### Your task
Would you return the lines from the one that contains "## final timing paths" to the last line of the entries below, exactly and with nothing added?

Records excerpted from a collection

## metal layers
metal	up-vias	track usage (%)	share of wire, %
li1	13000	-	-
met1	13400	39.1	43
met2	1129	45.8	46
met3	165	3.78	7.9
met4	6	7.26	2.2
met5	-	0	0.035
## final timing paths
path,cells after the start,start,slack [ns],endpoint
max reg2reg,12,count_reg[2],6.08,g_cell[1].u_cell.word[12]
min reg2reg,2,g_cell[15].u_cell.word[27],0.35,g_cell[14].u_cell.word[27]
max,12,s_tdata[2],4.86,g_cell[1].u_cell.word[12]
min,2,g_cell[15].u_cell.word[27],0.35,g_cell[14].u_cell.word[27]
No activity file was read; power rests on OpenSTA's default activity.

### Your response
## final timing paths
path,cells after the start,start,slack [ns],endpoint
max reg2reg,12,count_reg[2],6.08,g_cell[1].u_cell.word[12]
min reg2reg,2,g_cell[15].u_cell.word[27],0.35,g_cell[14].u_cell.word[27]
max,12,s_tdata[2],4.86,g_cell[1].u_cell.word[12]
min,2,g_cell[15].u_cell.word[27],0.35,g_cell[14].u_cell.word[27]
No activity file was read; power rests on OpenSTA's default activity.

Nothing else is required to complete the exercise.